AI

[INTERSPEECH 2022 Series #2]FedNST: Federated Noisy Student Training for Automatic Speech Recognition

By Haaris Mehmood Samsung R&D Institute UK
By Karthikeyan Saravanan Samsung R&D Institute UK
By Mete Ozay Samsung R&D Institute UK

The 23rd Annual Conference of the International Speech Communication Association (INTERSPEECH 2022) was held in Incheon, South Korea. Hosted by the International Speech Communication Association (ISCA), INTERSPEECH is the world's largest conference on research and technology of spoken language understanding and processing.

This year a total of 13 papers in Samsung Research’s R&D centers around the world were accepted at the INTERSPEECH 2022. In this relay series, we are introducing a summary of the 6 research papers.

- Part 1 : Human Sound Classification based on Feature Fusion Method with Air and Bone Conducted Signal
   (by Samsung R&D Institute China-Beijing)

- Part 2: FedNST: Federated Noisy Student Training for Automatic Speech Recognition   (by Samsung R&D Institute UK)

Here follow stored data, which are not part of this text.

[src/rtl/pc_pkg.sv]
// Shared definitions for the program-counter sequencer: next-PC select
// codes, the run/halt state encoding, the default reset address and the
// branch-offset helper.
package pc_pkg;

  typedef enum logic [1:0] {
    NPC_SEQ = 2'b00,
    NPC_BR  = 2'b01,
    NPC_J   = 2'b10,
    NPC_JR  = 2'b11
  } npc_sel_e;

  typedef enum logic {
    ST_RUN  = 1'b0,
    ST_HALT = 1'b1
  } pc_state_e;

  localparam logic [31:0] PC_RESET_ADDR = 32'h0000_0000;

  // Branch word offset: sign-extend and scale to a byte offset.
  function automatic logic [31:0] br_offset(input logic [15:0] imm16);
    return {{14{imm16[15]}}, imm16, 2'b00};
  endfunction

endpackage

- Part 3: Bunched LPCNet2: Efficient Neural Vocoders Covering Devices from Cloud to Edge   (by Samsung Research)

- Part 4: Cross-Modal Decision Regularization for Simultaneous Speech Translation (by Samsung Research)

- Part 5: Prototypical Speaker-Interference Loss for Target Voice Separation Using Non-Parallel Audio Samples
   (by Samsung Research)

- Part 6: Multi-stage Progressive Compression of Conformer Transducer for On-device Speech Recognition(by Samsung Research, Samsung R&D Institute India-Bangalore)

Voice assistants have seen an ever-increasing uptake by consumers’ worldwide leading to the availability of vast amounts of real-world speech data. Research efforts around the world focus on effectively leveraging this data to improve the accuracy and robustness of state-of-the-art automatic speech recognition (ASR) models.

Acquiring such data for training (see Figure 1. Centralized ASR training) can lead to privacy compromises since sensitive information such as age, gender and personality can be inferred from speech [1] [2]. Advancements towards on-device AI have made it possible for voice assistant queries to be resolved entirely on user devices. These queries, which are not uploaded to the cloud, are not available for model improvements.

Figure 1.  Centralized ASR training

An active area of research that promises to improve model accuracy while preserving privacy is Federated Learning (FL) [3] [4]. Briefly, an FL algorithm involves: (1) selecting a group of clients, (2) transmitting a global model to clients, (3) training the global model on local user data, (4) transmitting gradients/weights back to the server, (5) aggregating gradients/weights, and (6) repeating steps 1-5 until convergence.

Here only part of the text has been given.